Para’s outfit consisted of a deep pink, almost purple dress. But unlike Alison’s more conservative choice in black, Para’s dress seemed designed to accentuate the blonde’s reasonably impressive curves. The fabric scooped down low, albeit not so low as to emphasize her cleavage, while the skirt portion rode high on her thighs, yet not so high as to risk flashing anyone. Her matching shoes had heels that helped to elevate the blonde to almost Alison’s height. In addition, Para’s hair was much longer, trailing all the way down her back, and then as if to play up the “bunny” look, Para had chosen to accessorize with a pink bow tied around her neck. Cute. Sexy cute.
Alison wasn’t sure they’d get along.
“Do you at least know what the problem is?” Mason was now asking Para.
“Maybe!” the bunny-girl responded. She held up a piece of stationary. “This was on the table over there when I arrived.”
Alison leaned forwards to look at the page, as did Mason next to her. The first thing that struck her was the letterhead. It didn’t read “Marshall Biochemical” or even “MBE”, rather it read “The Epsilon Project”. With the tagline, “The last, best place for hope”. Some new organization out to get her? Frowning, Alison scanned down further.

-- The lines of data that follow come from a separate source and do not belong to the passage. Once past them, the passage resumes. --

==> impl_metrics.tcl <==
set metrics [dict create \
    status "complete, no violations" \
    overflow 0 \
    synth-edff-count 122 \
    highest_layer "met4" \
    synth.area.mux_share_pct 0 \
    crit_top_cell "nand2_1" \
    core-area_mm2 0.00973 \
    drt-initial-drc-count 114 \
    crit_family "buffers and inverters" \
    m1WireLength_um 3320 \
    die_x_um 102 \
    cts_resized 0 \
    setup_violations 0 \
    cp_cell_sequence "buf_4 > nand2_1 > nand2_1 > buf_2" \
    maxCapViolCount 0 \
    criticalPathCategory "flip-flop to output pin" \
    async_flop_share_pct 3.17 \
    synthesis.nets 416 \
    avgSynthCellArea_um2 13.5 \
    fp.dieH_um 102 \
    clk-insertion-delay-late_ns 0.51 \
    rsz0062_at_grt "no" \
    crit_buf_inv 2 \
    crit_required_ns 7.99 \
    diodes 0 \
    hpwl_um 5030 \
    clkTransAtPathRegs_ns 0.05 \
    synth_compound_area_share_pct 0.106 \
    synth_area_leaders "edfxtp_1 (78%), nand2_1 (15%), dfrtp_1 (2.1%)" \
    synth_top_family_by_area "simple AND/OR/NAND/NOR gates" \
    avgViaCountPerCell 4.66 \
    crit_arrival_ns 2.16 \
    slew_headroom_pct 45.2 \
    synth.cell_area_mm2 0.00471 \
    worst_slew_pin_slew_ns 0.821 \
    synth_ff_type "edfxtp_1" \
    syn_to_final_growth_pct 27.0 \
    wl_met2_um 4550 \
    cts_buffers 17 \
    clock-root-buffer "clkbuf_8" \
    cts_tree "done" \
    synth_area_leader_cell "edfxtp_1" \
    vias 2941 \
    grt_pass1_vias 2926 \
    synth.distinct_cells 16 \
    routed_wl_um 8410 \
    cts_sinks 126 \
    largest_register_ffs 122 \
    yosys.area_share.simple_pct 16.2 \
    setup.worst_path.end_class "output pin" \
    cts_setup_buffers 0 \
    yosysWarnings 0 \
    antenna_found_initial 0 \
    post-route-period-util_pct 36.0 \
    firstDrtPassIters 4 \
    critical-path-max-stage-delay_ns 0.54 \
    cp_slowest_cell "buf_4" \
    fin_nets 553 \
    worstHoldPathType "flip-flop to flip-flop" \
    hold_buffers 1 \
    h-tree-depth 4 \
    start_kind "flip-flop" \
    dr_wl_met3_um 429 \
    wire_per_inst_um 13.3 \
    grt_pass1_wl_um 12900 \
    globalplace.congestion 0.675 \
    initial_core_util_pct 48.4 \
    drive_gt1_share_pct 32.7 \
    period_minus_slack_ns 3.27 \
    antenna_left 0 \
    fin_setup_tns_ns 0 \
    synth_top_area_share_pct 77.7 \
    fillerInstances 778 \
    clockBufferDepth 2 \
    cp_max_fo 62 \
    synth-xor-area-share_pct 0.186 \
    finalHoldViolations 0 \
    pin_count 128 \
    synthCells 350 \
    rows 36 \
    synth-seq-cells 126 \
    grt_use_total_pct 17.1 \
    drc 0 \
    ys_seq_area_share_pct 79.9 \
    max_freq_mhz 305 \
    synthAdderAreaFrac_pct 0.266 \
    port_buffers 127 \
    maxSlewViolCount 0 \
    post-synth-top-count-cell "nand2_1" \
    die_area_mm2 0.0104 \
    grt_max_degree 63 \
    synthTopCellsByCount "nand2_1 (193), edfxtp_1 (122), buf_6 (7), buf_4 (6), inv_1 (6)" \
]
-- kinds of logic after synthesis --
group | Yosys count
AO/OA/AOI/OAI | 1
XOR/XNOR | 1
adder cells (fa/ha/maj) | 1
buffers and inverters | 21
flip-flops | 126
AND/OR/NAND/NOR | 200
### config.mk
export PLATFORM = sky130hd
export DESIGN_NAME = tmser_front
export DESIGN_NICKNAME = d
export VERILOG_FILES = /design/src/rtl/core/tile_map_scroll_edge_redraw_unit_assert.svh /design/src/rtl/core/tmser_pkg.sv /design/src/rtl/core/tmser_front.sv
export SDC_FILE = /design/constraint.sdc
export NUM_CORES = 1
export LEC_CHECK = 0
export ABC_AREA = 1
export ABC_CLOCK_PERIOD_IN_PS = 3800
export BUFFER_PORTS_ARGS = -buffer_cell sky130_fd_sc_hd__buf_2
export CAP_MARGIN = 20
export CORE_ASPECT_RATIO = 0.5
export CORE_MARGIN = 2
export CORE_UTILIZATION = 57
export DETAILED_ROUTE_END_ITERATION = 8
export HOLD_SLACK_MARGIN = 0.05
export PLACE_DENSITY = 0.83
export SLEW_MARGIN = 25
export SYNTH_ARGS = -nofsm -noshare
export SYNTH_HDL_FRONTEND = slang
export SYNTH_SLANG_ARGS = --single-unit
export TNS_END_PERCENT = 100
### constraint.sdc
create_clock -name clk -period 3.8 [get_ports clk]
set_input_delay 0.19 -clock clk [delete_from_list [all_inputs] [get_ports clk]]
set_output_delay 0.19 -clock clk [all_outputs]
set_load 0.03 [all_outputs]
### src/rtl/core/tile_map_scroll_edge_redraw_unit_assert.svh
// assertion helpers used by tmser_back
// both expect clk and rst_n in scope
`ifndef TILE_MAP_SCROLL_EDGE_REDRAW_UNIT_ASSERT_SVH
`define TILE_MAP_SCROLL_EDGE_REDRAW_UNIT_ASSERT_SVH

// condition holds in the same cycle
`define TMSER_ASSERT_SAME(label, ante, cons) \
    label: assert property (@(posedge clk) disable iff (!rst_n) (ante) |-> (cons)) \
        else $error("tmser same-cycle check failed");

// condition holds in the following cycle
`define TMSER_ASSERT_NEXT(label, ante, cons) \
    label: assert property (@(posedge clk) disable iff (!rst_n) (ante) |=> (cons)) \
        else $error("tmser next-cycle check failed");

`endif

### src/rtl/core/tmser_pkg.sv
package tmser_pkg;

    localparam int MAP_W        = 64;
    localparam int MAP_H        = 64;
    localparam int TILE_PIX     = 16;
    localparam int TILE_SHIFT   = 4;
    localparam int SCREEN_W_PIX = 320;
    localparam int SCREEN_H_PIX = 240;
    localparam int MAP_W_PIX    = MAP_W * TILE_PIX;
    localparam int MAP_H_PIX    = MAP_H * TILE_PIX;
    localparam int ROW_LEN      = 1 + SCREEN_W_PIX / TILE_PIX;
    localparam int COL_LEN      = 1 + SCREEN_H_PIX / TILE_PIX;
    localparam int MAP_DEPTH    = MAP_W * MAP_H;

    localparam int ORIGIN_X_RESET = 160;
    localparam int ORIGIN_Y_RESET = 200;

    localparam int ORG_W  = 10;
    localparam int SUM_W  = 11;
    localparam int TILE_W = 8;
    localparam int ROW_W  = 6;
    localparam int COL_W  = 6;
    localparam int SX_W   = 10;
    localparam int SY_W   = 9;
    localparam int IDX_W  = 5;
    localparam int ADDR_W = ROW_W + COL_W;

    localparam int QUEUE_DEPTH = 2;
    localparam int QPTR_W      = 1;
    localparam int QCNT_W      = 2;

    localparam logic OP_WRITE  = 1'b0;
    localparam logic OP_SCROLL = 1'b1;

    localparam logic [1:0] DIR_LEFT  = 2'd0;
    localparam logic [1:0] DIR_RIGHT = 2'd1;
    localparam logic [1:0] DIR_UP    = 2'd2;
    localparam logic [1:0] DIR_DOWN  = 2'd3;

    localparam logic [1:0] CMD_WRITE = 2'd0;
    localparam logic [1:0] CMD_COL   = 2'd1;
    localparam logic [1:0] CMD_ROW   = 2'd2;
    localparam logic [1:0] CMD_BLOCK = 2'd3;

    typedef struct packed {
        logic [1:0]              kind;
        logic [ROW_W-1:0]        trow;
        logic [COL_W-1:0]        tcol;
        logic signed [SX_W-1:0]  sx0;
        logic signed [SY_W-1:0]  sy0;
        logic [ORG_W-1:0]        view_x;
        logic [ORG_W-1:0]        view_y;
        logic [TILE_W-1:0]       tile;
    } cmd_t;

endpackage

### src/rtl/core/tmser_front.sv
module tmser_front
    import tmser_pkg::*;
(
    input  logic               clk,
    input  logic               rst_n,
    input  logic               req_valid,
    output logic               req_stall,
    input  logic               op,
    input  logic [1:0]         dir,
    input  logic [3:0]         step,
    input  logic [ROW_W-1:0]   map_row,
    input  logic [COL_W-1:0]   map_col,
    input  logic [TILE_W-1:0]  tile_in,
    input  logic               q_full,
    output logic               q_push,
    output cmd_t               q_data
);

    logic [ORG_W-1:0] ox_reg, ox_next;
    logic [ORG_W-1:0] oy_reg, oy_next;
    logic             accept;
    logic [ORG_W-1:0] step_ext;
    logic             left_ok, right_ok, up_ok, down_ok;
    logic [ORG_W-1:0] nx_left, nx_right, ny_up, ny_down;
    logic [SUM_W-1:0] edge_r, edge_d;
    logic [COL_W-1:0] tcol_left, tcol_right;
    logic [ROW_W-1:0] trow_up, trow_down;
    logic [ROW_W-1:0] trow_cur;
    logic [COL_W-1:0] tcol_cur;

    assign req_stall = q_full;
    assign accept    = req_valid && !q_full;
    assign q_push    = accept;
    assign step_ext  = ORG_W'(step);

    // bound tests, same form as the map limits
    assign left_ok  = ox_reg > step_ext;
    assign up_ok    = oy_reg > step_ext;
    assign right_ok = (SUM_W'(ox_reg) + SUM_W'(SCREEN_W_PIX) + SUM_W'(step))
                      < SUM_W'(MAP_W_PIX);
    assign down_ok  = (SUM_W'(oy_reg) + SUM_W'(SCREEN_H_PIX) + SUM_W'(step))
                      < SUM_W'(MAP_H_PIX);

    assign nx_left  = ox_reg - step_ext;
    assign nx_right = ox_reg + step_ext;
    assign ny_up    = oy_reg - step_ext;
    assign ny_down  = oy_reg + step_ext;

    assign edge_r = SUM_W'(nx_right) + SUM_W'(SCREEN_W_PIX - 1);
    assign edge_d = SUM_W'(ny_down) + SUM_W'(SCREEN_H_PIX - 1);

    assign tcol_left  = nx_left[TILE_SHIFT +: COL_W];
    assign tcol_right = edge_r[TILE_SHIFT +: COL_W];
    assign trow_up    = ny_up[TILE_SHIFT +: ROW_W];
    assign trow_down  = edge_d[TILE_SHIFT +: ROW_W];
    assign trow_cur   = oy_reg[TILE_SHIFT +: ROW_W];
    assign tcol_cur   = ox_reg[TILE_SHIFT +: COL_W];

    always_comb
    begin
        ox_next        = ox_reg;
        oy_next        = oy_reg;
        q_data         = '0;
        q_data.view_x  = ox_reg;
        q_data.view_y  = oy_reg;
        if (op == OP_WRITE)
        begin
            q_data.kind = CMD_WRITE;
            q_data.trow = map_row;
            q_data.tcol = map_col;
            q_data.tile = tile_in;
        end
        else
        begin
            q_data.kind = CMD_BLOCK;
            case (dir)
                DIR_LEFT:
                begin
                    if (left_ok)
                    begin
                        ox_next        = nx_left;
                        q_data.kind    = CMD_COL;
                        q_data.view_x  = nx_left;
                        q_data.tcol    = tcol_left;
                        q_data.trow    = trow_cur;
                        q_data.sx0     = SX_W'({tcol_left, TILE_SHIFT'(0)}) - SX_W'(nx_left);
                        q_data.sy0     = SY_W'({trow_cur, TILE_SHIFT'(0)}) - SY_W'(oy_reg);
                    end
                end
                DIR_RIGHT:
                begin
                    if (right_ok)
                    begin
                        ox_next        = nx_right;
                        q_data.kind    = CMD_COL;
                        q_data.view_x  = nx_right;
                        q_data.tcol    = tcol_right;
                        q_data.trow    = trow_cur;
                        q_data.sx0     = SX_W'({tcol_right, TILE_SHIFT'(0)}) - SX_W'(nx_right);
                        q_data.sy0     = SY_W'({trow_cur, TILE_SHIFT'(0)}) - SY_W'(oy_reg);
                    end
                end
                DIR_UP:
                begin
                    if (up_ok)
                    begin
                        oy_next        = ny_up;
                        q_data.kind    = CMD_ROW;
                        q_data.view_y  = ny_up;
                        q_data.trow    = trow_up;
                        q_data.tcol    = tcol_cur;
                        q_data.sx0     = SX_W'({tcol_cur, TILE_SHIFT'(0)}) - SX_W'(ox_reg);
                        q_data.sy0     = SY_W'({trow_up, TILE_SHIFT'(0)}) - SY_W'(ny_up);
                    end
                end
                default:
                begin
                    if (down_ok)
                    begin
                        oy_next        = ny_down;
                        q_data.kind    = CMD_ROW;
                        q_data.view_y  = ny_down;
                        q_data.trow    = trow_down;
                        q_data.tcol    = tcol_cur;
                        q_data.sx0     = SX_W'({tcol_cur, TILE_SHIFT'(0)}) - SX_W'(ox_reg);
                        q_data.sy0     = SY_W'({trow_down, TILE_SHIFT'(0)}) - SY_W'(ny_down);
                    end
                end
            endcase
        end
    end

    always_ff @(posedge clk or negedge rst_n)
    begin
        if (!rst_n)
        begin
            ox_reg <= ORG_W'(ORIGIN_X_RESET);
            oy_reg <= ORG_W'(ORIGIN_Y_RESET);
        end
        else if (accept)
        begin
            ox_reg <= ox_next;
            oy_reg <= oy_next;
        end
    end

endmodule

==> results of run 1 <==
-- critical path, delay by kind of cell (launching register included) --
kind,cells,cell delay (ns)
buf+inv,4,0.38
simple gates,11,1.19
compound gates,1,0.12
fa+ha+maj,3,1.01
flops,1,0.43
-- power by group --
| part | internal [mW] | total (mW) | switching, mW |
|---|---|---|---|
| Clock | 0.144 | 0.248 | 0.104 |
| Sequential | 0.335 | 0.569 | 0.235 |
| Combinational | 1.27 | 3.90 | 2.63 |
| Total | 1.75 | 4.72 | 2.97 |
-- layer usage --
| metal | global-route usage, % | routed length, um | part of all wire (%) |
|---|---|---|---|
| met1 | 45.4 | 6400 | 43 |
| met3 | 5.22 | 1380 | 9.3 |
| met5 | 0 | 0 | 0 |
| met4 | 6.45 | 311 | 2.1 |
| met2 | 59.9 | 6740 | 45 |
-- timing repair --
item | 4_1_cts | 5_1_grt
hold buffers | 1 | 0
endpoints found under the setup margin | 0 | 6
resized for setup | 0 | 21
endpoints found under the hold margin | 15 | 0
setup buffers | 0 | 1
-- through the flow --
step | std cells | utilization (%) | cell area [sq um]
after global routing | 954 | 68.2 | 5130
after detailed placement | 948 | 66.2 | 4970
after floorplan | 774 | - | 4530
after CTS | 953 | 67.4 | 5060
after global placement | 948 | 66.2 | 4970
final | 954 | 68.2 | 5130
-- how the worst max path moves through the flow --
stage	from	end	slack (ns)	cells past startpoint
after floorplan	ox_reg[0]	q_data[45]	0.55	19
after global placement	ox_reg[0]	q_data[44]	0.50	22
after detailed placement	ox_reg[0]	q_data[44]	0.39	22
after CTS	ox_reg[0]	q_data[44]	0.07	22
after global routing	ox_reg[0]	q_data[45]	-0.04	19
final	ox_reg[0]	q_data[45]	0.18	19
-- synthesized netlist by cell type, drive strengths merged, types with 4 or more instances --
master  number  area share [%]
a21oi       37             4.8
a22oi        6            0.99
a31oi        6            0.83
buf         24             3.7
clkbuf       9            0.75
dfrtp       15             8.3
dfstp        5             2.9
fa           4             1.8
ha          31             8.6
inv        111             9.3
nand2      237              21
nand3       55             6.7
nand3b       5            0.83
nand4       15             2.1
nor2        68             6.6
nor3         8            0.99
o211ai      12             2.0
o21ai       70             7.9
o221ai       5            0.97
or2          9             1.2
xnor2        5            0.97
xor2        17             3.3
-- kinds of logic after synthesis --
group                      share of synthesized area, %
AOI/OAI and AO/OA                                  19.4
xor gates and xnor gates                           4.25
adders and majority gates                          10.3
buffers and inverters                              14.1
DFF                                                11.2
and+or+nand+nor                                    40.7
-- layout make-up --
class | instances | area (sq um)
clock buffers | 4 | 78.8
fillers | 700 | 2390
inverters | 114 | 439
multi-input cells | 607 | 3430
flip-flops and latches | 20 | 512
well taps | 108 | 135
repair buffers | 101 | 536
==> results.toml, run 1 <==
[global_routing]
grt_antenna_before_repair = 0
grt_pass1_vias = 4859
grt_max_degree = 47
grt_first_pass_wirelength_um = 23300
grtUsageTotal_pct = 34.3
grt_overflow_total = 0

[clock_tree]
cts_buffers = 3
cts-root-buf = "clkbuf_16"
cts_tree = "done"
clkSinkCount = 20
clkSlewWorstSetupHoldPaths_ns = 0.07
cts-htree-levels = 1
clock_latency_ns = 0.27
clk_path_buf_depth = 2

[power_and_ir_drop]
p_per_area_nw_per_um2 = 920
leakage_nw = 2.74
power_mw = 4.72
peakVddDrop_mv = 0.419

[routing]
finalWirelength_um = 14800
drc = 0
wl_per_cell_um = 15.5
drt-initial-drc-count = 514
vias = 5482
drtAntennaViolNets = 0
drtPass1Iterations = 5
via_per_inst = 5.75

[worst_setup_path]
slowest_stage = "fa_2"
cp.arrival_ns = 3.43
reg2reg_depth = 14
cpMostUsedCell = "nand2_1"
end_kind = "output port"
crit_path_start_kind = "register"
slowest_delay_ns = 0.56
cp_cell_sequence = "ha_4, inv_1, fa_2, nand2_1, nor2_1, nand2_2, nor2_1, nand2_1, nand2_1, inv_1, ha_1, inv_1, nand2_1, nand2_1, nand3_1, nand3_1, nand3_1, a21oi_1, buf_2"
worstReg2RegStart = "oy_reg[0]"
rrSetupSlack_ns = 0.81
required_ns = 3.61
critical_path_class = "reg -> out"
r2r_end = "oy_reg[0]"
worstPathMaxFanout = 6

[sta]
fin_ws_ns = 0.181
whs_ns = 0.330
fin_crit_sh_pct = 95.2
timing.fmax_mhz = 276
layout_min_cycle_time_ns = 3.62
finClkSkew_ns = 0.000940
slew_violations = 0
setup_violations = 0
worst_slew_pin_slew_ns = 0.549
slew_headroom_pct = 63.4
setup_tns_ns = 0
hold_viol_final = 0

[synth]
synth.distinct_cells = 53
synth.avg_cell_area_sq_um = 5.85
synth_seq_cells = 20
ys_async_sr_fraction_pct = 100
ys.warnings.count = 0
synth_cells = 774
netlist_area_sq_um = 4530
synth.net_count = 840
ys_seq_area_share_pct = 11.2
synth-main-ff-cell = "dfrtp_1"
synth_edf_count = 0

[finish]
fin_nets = 913
layout_commonest_cell = "nand2_1"
layout_common_cells = "nand2_1, inv_1, buf_2, nor2_1, o21ai_0"
synthToLayoutAreaGrowth_pct = 13.2
drive_gt1_share_pct = 22.8
n_antenna_cell = 0

[place]
place_ws_ns = 0.391
port_buffers = 93
gp_routability_congestion = 0.972
hpwl_um = 11400

[hold_path]
holdPathEnd = "oy_reg[0]"
worst_hold_path.num_cells = 4
hp-start = "q_full"
hold_path.class = "in -> reg"

[floorplanning]
rows = 22
core-area_sq_um = 7510
fp.dieH_um = 67.0
initial_core_util_pct = 60.3
dieArea_sq_um = 8720
dieWidth_um = 130
ios = 94

[run]
cap_violations = 0

[status]
outcome = "finished, final reports clean"
No activity file was read; power rests on OpenSTA's default activity.
==> run 2: changes to the inputs <==
--- a/config.mk
+++ b/config.mk
@@ -6,15 +6,16 @@
 export NUM_CORES = 1
 export LEC_CHECK = 0
 export ABC_AREA = 1
-export ABC_CLOCK_PERIOD_IN_PS = 3800
+export ABC_CLOCK_PERIOD_IN_PS = 4400
 export BUFFER_PORTS_ARGS = -buffer_cell sky130_fd_sc_hd__buf_2
 export CAP_MARGIN = 20
 export CORE_ASPECT_RATIO = 0.5
 export CORE_MARGIN = 2
-export CORE_UTILIZATION = 57
+export CORE_UTILIZATION = 60
 export DETAILED_ROUTE_END_ITERATION = 8
+export GPL_TIMING_DRIVEN = 0
 export HOLD_SLACK_MARGIN = 0.05
-export PLACE_DENSITY = 0.83
+export PLACE_DENSITY = 0.86
 export SLEW_MARGIN = 25
 export SYNTH_ARGS = -nofsm -noshare
 export SYNTH_HDL_FRONTEND = slang
==> constraint.sdc (replaced) <==
create_clock -name clk -period 4.4 [get_ports clk]
set_input_delay 0.22 -clock clk [delete_from_list [all_inputs] [get_ports clk]]
set_output_delay 0.22 -clock clk [all_outputs]
set_load 0.03 [all_outputs]
==> results.toml, run 2 (synthesis gave the netlist of run 1 again) <==
[place]
gp_routability_congestion = 0.975
port_buffers = 92
hpwl_um = 11900

[worst_setup_path]
required_ns = 4.18
slowest_stage = "dfrtp_1"
crit_path_start_kind = "register"
end_kind = "output port"
critical_path_class = "reg -> out"
slowest_delay_ns = 0.47
cp.arrival_ns = 3.69
cp_cell_sequence = "ha_1, inv_1, fa_1, inv_1, nand2_2, nand3_2, nand2_1, nand2_1, nand2_2, inv_2, nand2_1, nand2_1, inv_1, ha_1, inv_1, xor2_1, nand3_1, nand3_1, nand3_1, a21oi_1, buf_2"
worstPathMaxFanout = 6

[finish]
synthToLayoutAreaGrowth_pct = 15.0
fillers = 682
drive_gt1_share_pct = 22.5
register_area_sq_um = 507
multi_input_area_sq_um = 3380
layout_common_cells = "nand2_1, buf_2, inv_1, nor2_1, o21ai_0"
fin_nets = 938
n_antenna_cell = 0
layout_commonest_cell = "nand2_1"

[global_routing]
grt_first_pass_wirelength_um = 24500
grt_max_degree = 21
grt_overflow_total = 0
grtUsageTotal_pct = 37.2
grt_antenna_before_repair = 0
grt_pass1_vias = 5188

[floorplanning]
dieArea_sq_um = 8300
dieWidth_um = 127
core-area_sq_um = 7320
fp.dieH_um = 65.4
rows = 22
initial_core_util_pct = 61.9
ios = 94

[hold_path]
hold_path.class = "in -> reg"

[clock_tree]
cts-root-buf = "clkbuf_16"
clkSinkCount = 20
clkSlewWorstSetupHoldPaths_ns = 0.07
clk_path_buf_depth = 2
cts-htree-levels = 1
clock_latency_ns = 0.27
post-cts-setup-buffers = 0
cts_buffers = 3
cts_tree = "done"

[sta]
rsz0062_at_grt = "no"
layout_min_cycle_time_ns = 3.91
whs_ns = 0.348
fin_crit_sh_pct = 88.9
finClkSkew_ns = 0.00283
setup_violations = 0
slew_headroom_pct = 58.2
slew_violations = 0
hold_viol_final = 0
worst_slew_pin_slew_ns = 0.626
setup_tns_ns = 0
timing.fmax_mhz = 256

[status]
outcome = "finished, final reports clean"

[power_and_ir_drop]
power_mw = 4.10
leakage_nw = 2.84
p_per_area_nw_per_um2 = 786
peakVddDrop_mv = 0.403

[routing]
vias = 5630
drtPass1Iterations = 6
via_per_inst = 5.82
drt-initial-drc-count = 601
finalWirelength_um = 15200
drtAntennaViolNets = 0
wl_per_cell_um = 15.7
drc = 0

[run]
cap_violations = 0
run 2: changes by cell type in the layout (fill, tap and decap cells not counted), moves of 3 or more:
cell,delta
dfrtp_2,-4
buf_6,+3
buf_2,+13
dfrtp_1,+4
ha_1,+3
clkbuf_1,+8
run 2: final cells by class:
type                       instances  share of cell area, %
multi-input combinational        607                   64.9
clock buffer                       4                   1.71
tap                               96                   2.31
timing repair buffer              93                   9.03
sequential                        20                   9.73
inverter                         114                   8.43
buffer                            33                   3.87
run 2: path summary, 6_finish.rpt:
path,from,to,slack [ns],cells past startpoint
min in group asynchronous,rst_n,oy_reg[5],0.49,2
worst min register to register,oy_reg[3],oy_reg[3],0.61,2
worst max register to register,oy_reg[0],oy_reg[8],1.50,15
worst min-delay path,op,oy_reg[0],0.35,3
worst max-delay path,oy_reg[0],q_data[35],0.49,21
max in group asynchronous,rst_n,ox_reg[9],3.52,2
run 2: metal layers:
layer,vias up,part of all wire [%],global-route usage [%]
li1,2722,-,-
met1,2511,43,50.1
met2,337,43,61.9
met3,60,10,6.11
met4,0,3.3,11.7
met5,-,0,0
run 2: what timing repair did:
| action | in CTS | in global routing |
|---|---|---|
| hold endpoints to repair | 15 | 0 |
| gates resized for setup | 0 | 0 |
| setup endpoints to repair | 0 | 0 |
| hold buffers | 1 | 0 |
run 2: power breakdown:
group	internal, mW	switching [mW]	total (mW)
registers	0.283	0.0860	0.369
clock network	0.140	0.0932	0.233
logic	1.13	2.37	3.50
run 2: worst max-delay path, delay by kind of cell (launching register included):
family | cells | cell delay [ns]
flip-flops | 1 | 0.47
XOR/XNOR | 1 | 0.30
buffers and inverters | 6 | 0.60
AND/OR/NAND/NOR | 10 | 0.97
adder cells (fa/ha/maj) | 3 | 0.92
AO/OA/AOI/OAI | 1 | 0.17
run 2: through the flow:
stage          area, sq um  util (%)  setup WS, ns  cells
2_1_floorplan         4530         -          1.12    774
3_3_place_gp          5110      69.8         0.887    962
6_report              5210      71.2         0.487    967
5_1_grt               5210      71.2         0.154    967
3_5_place_dp          5110      69.8         0.870    962
4_1_cts               5210      71.2         0.555    967
===== config.mk =====
export PLATFORM = sky130hd
export DESIGN_NAME = periodic_timer_table_unit_flat
export DESIGN_NICKNAME = d
export VERILOG_FILES = /design/src/design/ptt_pkg.sv /design/src/design/ptt_in_if.sv /design/src/design/ptt_out_if.sv /design/src/design/periodic_timer_table_unit.sv /design/src/design/ptt_ctrl.sv /design/src/design/ptt_dpath.sv /design/src/flat_wrapper.sv
export SDC_FILE = /design/constraint.sdc
export NUM_CORES = 2
export LEC_CHECK = 0
export ABC_AREA = 1
export BUFFER_PORTS_ARGS = -buffer_cell sky130_fd_sc_hd__buf_2
export CAP_MARGIN = 20
export CORE_ASPECT_RATIO = 2
export CORE_MARGIN = 3
export CORE_UTILIZATION = 35
export DETAILED_ROUTE_END_ITERATION = 10
export GPL_TIMING_DRIVEN = 0
export PLACE_DENSITY = 0.53
export REMOVE_ABC_BUFFERS = 1
export SYNTH_ARGS = -nofsm -noshare
export SYNTH_HDL_FRONTEND = slang
export SYNTH_HIERARCHICAL = 1
export SYNTH_SLANG_ARGS = --single-unit

===== constraint.sdc =====
create_clock -name i_clk -period 5.36 [get_ports i_clk]
set_input_delay 0.268 -clock i_clk [delete_from_list [all_inputs] [get_ports i_clk]]
set_output_delay 0.268 -clock i_clk [all_outputs]
set_load 0.005 [all_outputs]

===== src/design/ptt_pkg.sv =====
// ----------------------------------------------------------------------------
// ptt_pkg
// shared types, constants and helpers of the periodic timer table
// ----------------------------------------------------------------------------
package ptt_pkg;

    localparam int SLOTS_DEF       = 16;
    localparam int PERIOD_BITS_DEF = 24;

    localparam int KIND_W   = 2;
    localparam int PERIOD_W = 24;
    localparam int HANDLE_W = 4;
    localparam int STATUS_W = 2;
    localparam int TIME_W   = 32;

    localparam logic [TIME_W-1:0] NEVER_EXPIRES = 32'h7FFF_FFFF;

    typedef enum logic [KIND_W-1:0] {
        KIND_TICK   = 2'd0,
        KIND_INSERT = 2'd1,
        KIND_REMOVE = 2'd2,
        KIND_POLL   = 2'd3
    } t_kind;

    typedef enum logic [STATUS_W-1:0] {
        ST_OK        = 2'd0,
        ST_FULL      = 2'd1,
        ST_NOT_FOUND = 2'd2,
        ST_NOTHING   = 2'd3
    } t_status;

    typedef struct packed {
        logic load;
        logic tick;
        logic reject;
        logic free_step;
        logic ins_write;
        logic scan_run;
        logic scan_finish;
        logic publish;
    } t_cmd;

    typedef struct packed {
        t_kind kind;
        logic  full;
        logic  handle_bad;
        logic  free_hit;
        logic  scan_done;
        logic  out_free;
    } t_stat;

    // wrap-aware order of two expiries
    function automatic logic is_earlier(logic [TIME_W-1:0] a, logic [TIME_W-1:0] b);
        logic [TIME_W-1:0] d;
        d = a - b;
        return d[TIME_W-1];
    endfunction

endpackage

’Someone is stealing all the Roman Numerals of the world.’ (the letter read) ‘I cannot directly interfere. But the two of you can. Having determined where and when the next theft will occur, I have summoned you both here in the hope that you can intercede on my behalf. The consequences of inactivity could be disastrous. The coordinates for your trip are as follows:’ Which was followed by a sequence of numbers. The letter was simply signed ‘The Hub’.
“Did you write this?” Alison challenged the newcomer.
Bunny-girl shook her head. “No, I swear, I only found it on the table! I got here maybe five minutes before Mason. When I walked through the doorway to Maud’s bar, POOF, here I was instead. I was exploring that storage area over there when I heard the rest of you arrive.” Alison bristled, as she realized that this meant Para had heard all of her earlier personal information as well.
“Interesting,” Mason remarked casually. “Yet the letter says ‘the two of you’, while there’s three of us here.”
The blonde shrugged helplessly. “Yeah, weird! Maybe someone’s bad at math. I guess that’s all the more reason for me to help out!”
Alison made a face. “This is HARDLY comforting. If ‘The epsilon project’ is truly the ‘The last, best place for hope’… and it’s partially failed!”
“Failure is a part of learning – perhaps it will become something greater,” Para asserted.
Mason shrugged. “Well, there might be more information at those coordinates that were provided. Let’s get on board my TARDIS, I can attempt to navigate us there.”
Para blinked. “Oh, but The Hub here is all set to teleport us!” she assured. “I’ve figured out that much.”
Alison frowned. ”I think I want to know more about this place BEFORE we simply engage in whatever mission ‘they’ might have in mind.” She made a point of giving Para a very suspicious look.